Yes, we do this for `PHONE_DATA_YIELD` (combines all phone sensors), `PHONE_LOCATIONS` (combines location and data yield data), `PHONE_APPLICATIONS_BACKGROUND` (combines screen and app usage data), and `FITBIT_INTRADAY_STEPS` (combines Fitbit and sleep and step data).
However, we haven't come up with a user-friendly way to configure this, and currently, we join sensors on a case-by-case basis. This is mainly because not enough users have needed this functionality so far. Get in touch, and we can set it up together; the more use cases we are aware of, the easier it will be to integrate this into RAPIDS.
??? info "I know how to program in Python or R but not both. Can I still use or extend RAPIDS?"
??? question "I know how to program in Python or R but not both. Can I still use or extend RAPIDS?"
Yes, you don't need to write any code to use RAPIDS out of the box. If you need to add support for new [data streams](../../datastreams/add-new-data-streams/) or [behavioral features](../../features/add-new-features/) you can use scripts in either language.
??? info "I have scripts that clean raw data from X sensor, can I use them with RAPIDS?"

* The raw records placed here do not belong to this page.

===== src/rtl/core/stfs_pkg.sv =====
package stfs_pkg;

  localparam int MAX_TASKS = 64;
  localparam int IDX_W     = (MAX_TASKS > 1) ? $clog2(MAX_TASKS) : 1;
  localparam int CNT_W     = $clog2(MAX_TASKS + 1);
  localparam int KEY_W     = 20;          // {size 3, hour 5, minute 6, second 6}
  localparam int WORD_W    = KEY_W + 1;   // completed mark on top of the key
  localparam int SLOT_W    = 6;

  typedef enum logic [1:0] {
    MODE_APPEND = 2'd0,
    MODE_SELECT = 2'd1,
    MODE_CLEAR  = 2'd2,
    MODE_UNUSED = 2'd3
  } mode_e_t;

  typedef enum logic [2:0] {
    STAT_APPENDED = 3'd0,
    STAT_SELECTED = 3'd1,
    STAT_ALL_DONE = 3'd2,
    STAT_FULL     = 3'd3,
    STAT_CLEARED  = 3'd4
  } status_e_t;

  typedef enum logic [1:0] {
    S_IDLE,
    S_SCAN,
    S_FIN,
    S_EMIT
  } state_e_t;

  typedef struct packed {
    logic [5:0] second;
    logic [5:0] minute;
    logic [4:0] hour;
    logic [2:0] size;
    logic [SLOT_W-1:0] slot;
    status_e_t  status;
  } result_t;

  // Report a table index in the low bits of the slot field.
  function automatic logic [SLOT_W-1:0] to_slot(input logic [IDX_W-1:0] idx);
    logic [IDX_W+SLOT_W-1:0] wide;
    wide = {{SLOT_W{1'b0}}, idx};
    return wide[SLOT_W-1:0];
  endfunction

endpackage


===== src/rtl/core/stfs_ram.sv =====
module stfs_ram #(
  parameter int WIDTH = 8,
  parameter int DEPTH = 64
) (
  input  logic                                      clk,
  input  logic                                      we,
  input  logic [((DEPTH > 1) ? $clog2(DEPTH) : 1)-1:0] waddr,
  input  logic [WIDTH-1:0]                          wdata,
  input  logic [((DEPTH > 1) ? $clog2(DEPTH) : 1)-1:0] raddr,
  output logic [WIDTH-1:0]                          rdata
);

  logic [WIDTH-1:0] mem [DEPTH];

  always_ff @(posedge clk) begin
    if (we) begin
      mem[waddr] <= wdata;
    end
    rdata <= mem[raddr];
  end

endmodule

??? question "I have scripts that clean raw data from X sensor, can I use them with RAPIDS?"
Yes, you can add them as a [`[MUTATION][SCRIPT]`](../../datastreams/add-new-data-streams/#complex-mapping) in the `format.yaml` of the [data stream](../../datastreams/data-streams-introduction/) you are using. You will add a `main` function that will receive a data frame with the raw data for that sensor that in turn will be used to compute behavioral features.